To summarize, in order for a symmetric cryptography user to create a message with confidentiality, integrity, and authentication, the sender first constructs a message, and then computes a hash. The sender then glues together the message and the hash, and encrypts the whole thing with the secret shared key. The recipient decrypts with the secret shared key and recomputes the hash for the message as received. If the hashes match, the recipient knows that this message is from the sender, that it has not been changed in transit, and that no one has learned anything from it in transit.

In order for an asymmetric cryptography user to create a message that will have confidentiality, integrity, and authentication, the sender must construct a message and compute a hash. The sender glues together the message, the hash, and the hash encrypted with the sender's private key, and then encrypts the whole thing with the recipient's public key. The recipient decrypts everything with the private key, and extracts the message. The recipient recomputes the hash for the message as received. As with symmetric cryptography, if the hashes match, the message has not been changed. The recipient goes on to decrypt the third part with the sender's public key: if the result matches the hash then the message is definitely from the sender. The encrypted hash has no way to pose as the sender later because no other message will have that same hash value.

Cryptography in the .NET Framework

In many ways, security is an ongoing battle between those who want to keep information secret, and those who want to learn other people's secrets. Some encryption algorithms have been cracked in shockingly short amounts of time. Perhaps no encryption algorithm will stand forever. That presents an interesting challenge to the designers of a package of classes to support encryption and decryption.

The classes that are used to implement cryptography within your applications are in the System.Web.Cryptography namespace. This contains two important classes: SymmetricAlgorithm and AsymmetricAlgorithm . These abstract classes are the base classes for classes named for the various encryption algorithms that ship with the .NET Framework. In version 1.1, these are

DES, RC2, Rijndael, and TripleDES: symmetric algorithms
DSA and RSA: asymmetric algorithms

The twist is that the class called System.Web.Cryptography . TripleDES does not implement the TripleDES algorithm. It's a base class for a class called TripleDESCryptoServiceProvider , which actually provides the implementation. This allows several implementations of a particular algorithm to co-exist within the library, while exposing their common structure and properties to your code.

To keep your code as robust as possible, avoid using the names of the implementation classes. Each of the base classes has a Create() method that returns a new instance of the current default implementation class. For example, this line creates an instance of the RijndaelManaged class without naming it:

 Rijndael* r = Rijndael::Create();

CLASS NAMES

The names of the implementation classes that ship with the .NET Framework are built from the name of the algorithm and a clue about the way the class is implemented. Classes with names that end with CryptoServiceProvider use the CryptoAPI library that ships with Windows. Classes with names that end with Managed are written in managed code, usually C#.

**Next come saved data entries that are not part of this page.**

==> ./design.v <==
module Instruction_Memory
(
    input ImemReadEnable,
    input [31 : 0] ImemReadAddress,
    output reg [31 : 0] ImemReadData
);
	reg [31:0] Memory [0:31];
	initial
    begin
        Memory[0]   =   32'h00000533;   
        Memory[1]   =   32'h00100593;   
        Memory[2]   =   32'h06200613;   
        Memory[3]   =   32'h00000153;   
        Memory[4]   =   32'h00054083;   
        Memory[5]   =   32'h00250513;   
        Memory[6]   =   32'h0005C103;   
        Memory[7]   =   32'h00258593;   
        Memory[8]   =   32'h021081B3;   
        Memory[9]   =   32'h02210233;   
        Memory[10]  =   32'h004182B3;   
        Memory[11]  =   32'hD01282D3;   
        Memory[12]  =   32'h580283D3;   
        Memory[13]  =   32'h00710153;   
        Memory[14]  =   32'hFCC5CCE3;   
    end
    always @(*)
    begin
        ImemReadData = Memory[ImemReadAddress];
    end
endmodule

A using namespace statement would be needed for this line to compile.

When you use the Create() method, you are making it simpler to drop in new and better implementations of an algorithm in the future. Install the new class into the library and make it the default implementation (or more realistically , upgrade to some hypothetical new version of the library that contains new classes and defines some of them to be the new default implementations for selected algorithms). Your code will then use the new implementations without any code changes, and without even a recompile.